The Sharklab in Bimini, Bahamas

Posted on July 28, 2009
Written by: Shark Savers

I recently spent 2 weeks at the Bimini Biological Field Station, filling in as an assistant manager. The Bimini Biological Field Station was established in 1990 by Dr. Samuel Gruber as a base for his work on the life history of lemon sharks. Today it remains one of the most influential shark research centers; drawing scientists, conservation groups, students, and film crews from across the globe.

I spend most of my time these days filming and photographing sharks across the globe, but was first exposed to these animals as a research assistant on various shark projects. I combined my science background and passion for the ocean to pursue ecotourism and have been very fortunate to share sharks with hundreds of people around the world. It is however, always immensely rewarding to return to the science world because it is truly the core of conservation.

The work at the lab varies depending on PhD projects, production company requests, college courses or the work of visiting scientists. This creates a very diverse and exciting work schedule. Study sites range from shallow mangrove forests and sea grass beds to the deep waters of the Gulf Stream. Most days are consumed with catching, tagging, tracking or observing sharks.

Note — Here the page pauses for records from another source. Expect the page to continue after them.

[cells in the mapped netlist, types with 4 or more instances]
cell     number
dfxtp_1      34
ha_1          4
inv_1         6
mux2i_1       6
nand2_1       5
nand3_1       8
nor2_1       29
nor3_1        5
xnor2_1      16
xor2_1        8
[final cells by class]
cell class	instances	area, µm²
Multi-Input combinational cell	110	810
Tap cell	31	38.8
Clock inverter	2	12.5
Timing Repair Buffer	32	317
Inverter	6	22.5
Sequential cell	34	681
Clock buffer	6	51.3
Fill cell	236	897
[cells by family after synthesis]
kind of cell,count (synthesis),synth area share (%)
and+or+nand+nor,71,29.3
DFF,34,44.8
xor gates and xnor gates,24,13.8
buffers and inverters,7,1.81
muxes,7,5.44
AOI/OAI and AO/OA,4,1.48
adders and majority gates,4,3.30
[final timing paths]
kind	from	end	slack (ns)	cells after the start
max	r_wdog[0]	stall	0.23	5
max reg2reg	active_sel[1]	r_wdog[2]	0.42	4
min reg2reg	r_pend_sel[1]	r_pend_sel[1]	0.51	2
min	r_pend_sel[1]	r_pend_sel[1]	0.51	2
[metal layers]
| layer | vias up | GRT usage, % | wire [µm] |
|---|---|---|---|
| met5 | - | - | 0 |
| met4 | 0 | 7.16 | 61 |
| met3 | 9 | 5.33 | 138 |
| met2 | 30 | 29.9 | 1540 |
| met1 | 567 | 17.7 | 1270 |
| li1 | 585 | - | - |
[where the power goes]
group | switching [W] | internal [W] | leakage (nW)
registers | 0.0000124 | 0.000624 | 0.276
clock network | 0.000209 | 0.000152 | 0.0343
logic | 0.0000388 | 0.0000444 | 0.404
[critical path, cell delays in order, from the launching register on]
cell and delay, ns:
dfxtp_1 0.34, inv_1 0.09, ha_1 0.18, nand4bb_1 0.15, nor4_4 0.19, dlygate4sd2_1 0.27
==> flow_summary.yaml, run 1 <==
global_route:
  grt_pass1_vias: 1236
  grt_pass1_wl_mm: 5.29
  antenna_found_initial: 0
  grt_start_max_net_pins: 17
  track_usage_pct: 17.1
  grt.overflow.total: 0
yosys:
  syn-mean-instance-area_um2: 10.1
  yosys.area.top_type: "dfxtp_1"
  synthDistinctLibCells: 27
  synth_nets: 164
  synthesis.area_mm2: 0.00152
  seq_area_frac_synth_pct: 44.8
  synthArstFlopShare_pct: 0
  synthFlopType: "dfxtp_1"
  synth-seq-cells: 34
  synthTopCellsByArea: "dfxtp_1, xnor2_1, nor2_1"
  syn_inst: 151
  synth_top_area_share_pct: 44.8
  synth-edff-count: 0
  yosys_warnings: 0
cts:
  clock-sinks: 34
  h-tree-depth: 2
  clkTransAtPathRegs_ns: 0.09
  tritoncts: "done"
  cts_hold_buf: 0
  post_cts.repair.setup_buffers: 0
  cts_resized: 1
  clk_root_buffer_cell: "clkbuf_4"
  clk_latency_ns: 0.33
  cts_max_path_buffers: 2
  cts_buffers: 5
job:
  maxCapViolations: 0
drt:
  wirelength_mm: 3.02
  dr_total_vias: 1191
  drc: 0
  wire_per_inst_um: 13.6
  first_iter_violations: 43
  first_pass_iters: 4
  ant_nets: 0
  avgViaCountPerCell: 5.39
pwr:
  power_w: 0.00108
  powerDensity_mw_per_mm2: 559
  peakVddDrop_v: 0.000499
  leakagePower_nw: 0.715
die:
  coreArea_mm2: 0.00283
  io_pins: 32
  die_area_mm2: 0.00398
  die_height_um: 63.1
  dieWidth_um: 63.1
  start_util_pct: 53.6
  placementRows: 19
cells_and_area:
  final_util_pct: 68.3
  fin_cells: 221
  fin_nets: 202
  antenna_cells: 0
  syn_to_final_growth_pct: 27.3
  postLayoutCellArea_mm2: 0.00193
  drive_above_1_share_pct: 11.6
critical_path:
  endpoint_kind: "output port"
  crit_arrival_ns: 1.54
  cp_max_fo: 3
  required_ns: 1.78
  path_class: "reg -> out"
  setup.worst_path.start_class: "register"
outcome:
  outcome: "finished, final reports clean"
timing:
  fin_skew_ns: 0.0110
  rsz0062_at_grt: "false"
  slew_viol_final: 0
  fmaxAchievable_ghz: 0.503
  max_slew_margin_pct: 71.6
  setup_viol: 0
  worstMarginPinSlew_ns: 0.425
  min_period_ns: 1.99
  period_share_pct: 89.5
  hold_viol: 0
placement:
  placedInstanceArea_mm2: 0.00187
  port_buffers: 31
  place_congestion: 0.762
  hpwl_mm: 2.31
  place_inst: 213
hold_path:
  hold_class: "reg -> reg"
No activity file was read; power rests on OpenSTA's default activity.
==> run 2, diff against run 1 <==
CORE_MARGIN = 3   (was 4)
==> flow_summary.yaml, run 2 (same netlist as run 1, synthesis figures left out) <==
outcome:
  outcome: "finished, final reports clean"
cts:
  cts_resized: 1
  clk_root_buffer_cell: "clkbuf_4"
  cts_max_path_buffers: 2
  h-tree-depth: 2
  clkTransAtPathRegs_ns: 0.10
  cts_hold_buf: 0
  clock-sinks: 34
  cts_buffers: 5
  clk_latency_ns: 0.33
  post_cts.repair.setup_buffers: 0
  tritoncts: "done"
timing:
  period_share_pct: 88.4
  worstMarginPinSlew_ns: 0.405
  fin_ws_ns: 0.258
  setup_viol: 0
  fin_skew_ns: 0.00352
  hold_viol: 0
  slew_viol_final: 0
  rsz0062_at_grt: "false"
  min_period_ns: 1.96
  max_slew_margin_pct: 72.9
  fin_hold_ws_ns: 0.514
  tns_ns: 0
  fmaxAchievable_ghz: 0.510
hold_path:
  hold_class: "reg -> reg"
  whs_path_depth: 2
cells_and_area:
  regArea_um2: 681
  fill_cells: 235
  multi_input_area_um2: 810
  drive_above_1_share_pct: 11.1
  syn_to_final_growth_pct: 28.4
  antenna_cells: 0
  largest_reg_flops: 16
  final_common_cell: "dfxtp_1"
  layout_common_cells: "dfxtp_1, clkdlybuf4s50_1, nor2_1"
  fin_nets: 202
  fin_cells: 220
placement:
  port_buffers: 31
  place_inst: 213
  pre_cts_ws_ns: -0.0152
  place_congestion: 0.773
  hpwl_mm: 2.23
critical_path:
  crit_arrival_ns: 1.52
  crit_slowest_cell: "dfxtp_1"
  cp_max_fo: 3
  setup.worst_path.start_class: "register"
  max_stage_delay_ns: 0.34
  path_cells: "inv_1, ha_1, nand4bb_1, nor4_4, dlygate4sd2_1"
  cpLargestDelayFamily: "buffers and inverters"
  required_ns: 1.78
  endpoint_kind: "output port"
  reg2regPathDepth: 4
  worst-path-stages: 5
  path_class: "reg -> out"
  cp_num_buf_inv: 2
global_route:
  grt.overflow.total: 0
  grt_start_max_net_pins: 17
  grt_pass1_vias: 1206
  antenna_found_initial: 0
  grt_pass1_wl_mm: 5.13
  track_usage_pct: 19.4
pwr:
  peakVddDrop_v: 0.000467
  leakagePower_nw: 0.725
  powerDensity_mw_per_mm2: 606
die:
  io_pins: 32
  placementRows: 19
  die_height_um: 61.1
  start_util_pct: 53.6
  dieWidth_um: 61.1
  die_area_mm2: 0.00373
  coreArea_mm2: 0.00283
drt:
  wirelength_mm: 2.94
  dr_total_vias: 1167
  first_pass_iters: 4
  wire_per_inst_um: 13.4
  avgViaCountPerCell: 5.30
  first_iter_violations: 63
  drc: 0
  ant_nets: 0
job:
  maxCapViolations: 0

Methods of capture include fishing with rod and reel, gillnetting and longlining. Rod and reel fishing is reserved for adult lemon sharks most of the time while gillnetting is most commonly used for juvenile lemons. Longlining is used to catch a variety of sub-adult to adult species from tiger sharks to blacktips and bull sharks.

Catching the sharks is not only crucial for the research, but one of the most exciting forms of field work at the lab. I lucked out with the monthly 24 hour longline falling during my visit. 5 lines, each with 15 hooks, are set in specific locations and checked regularly. Our team had the 9:30 pm and 6:30 am checks. Under a starry sky, mirrored by a glassy phosphorescent sea, we raced towards the first line.

Checking the lines is like Christmas morning for us shark geeks, anxiously wondering what awaits us. The check was pretty eventful with 3 sharks on 3 different lines. Our first being a 110cm recap lemon shark from June of this year. Recaps provide insight to the behavior, growth and movement of the sharks, so finding one on the line is pretty exciting. This little guy covered a minimum of 5 miles across open water since his last capture and considering his size, this is a pretty impressive feat.

A 140cm recap nurse shark was our second shark followed by a 195cm nurse. Even though it was late, or early in the morning, everyone was really energized and psyched to be out on the water. Bugs, rain or exhaustion disappear when there are sharks to be tagged.

Jillian with a juvenile tiger shark.
Photo: Duncan Brake

While at the lab I was also able to be part of a 24 hour track on a juvenile lemon shark. A transmitter tag was surgically implanted in the shark allowing it to be tracked actively with a hydrophone. The tag gives off a specific frequency of beeps that is the shark's identity.

Volunteers and staff were divided into teams of 3, each on a different 8 hour shift. I chose the 3 am to 11 am shift, not the easiest to be awake for, but made possible with massive caffeine injection. A constant track is challenging especially in the dark when you cannot see the shark or the bottom. One person drives or pulls the boat, following the commands of the tracker.

The tracker has the hydrophone in the water off the bow of the boat, listening to the beeps with headphones. Directions are given to keep within range of the signal, but not to influence the movement of the shark. As daylight breaks the tracking becomes a lot easier; at least you can see what you are wading through as you pull the boat.

Our shark covered some serious ground, spending most of its time in the mangroves along the edge of the sound. This area is being impacted by a massive holiday resort that is seeking expansion by filling in large portions of the mangrove forest. Tracking the sharks and quantifying how much time they spend in this region is crucial for the fight against its destruction.

Taking a break from my cameras has allowed me to get a different glimpse into the world of sharks. Although I still took some photos and did a bit of video work, my focus was on being in the field and helping with the current projects. I was first exposed to sharks as a research intern and that is what catalyzed my continuous work with and for these incredible creatures.

The Sharklab is a crazy and incredible place, like no where else I have ever been. The work being done is contributing to the fight for the survival of these animals and it is amazing to be a part of it!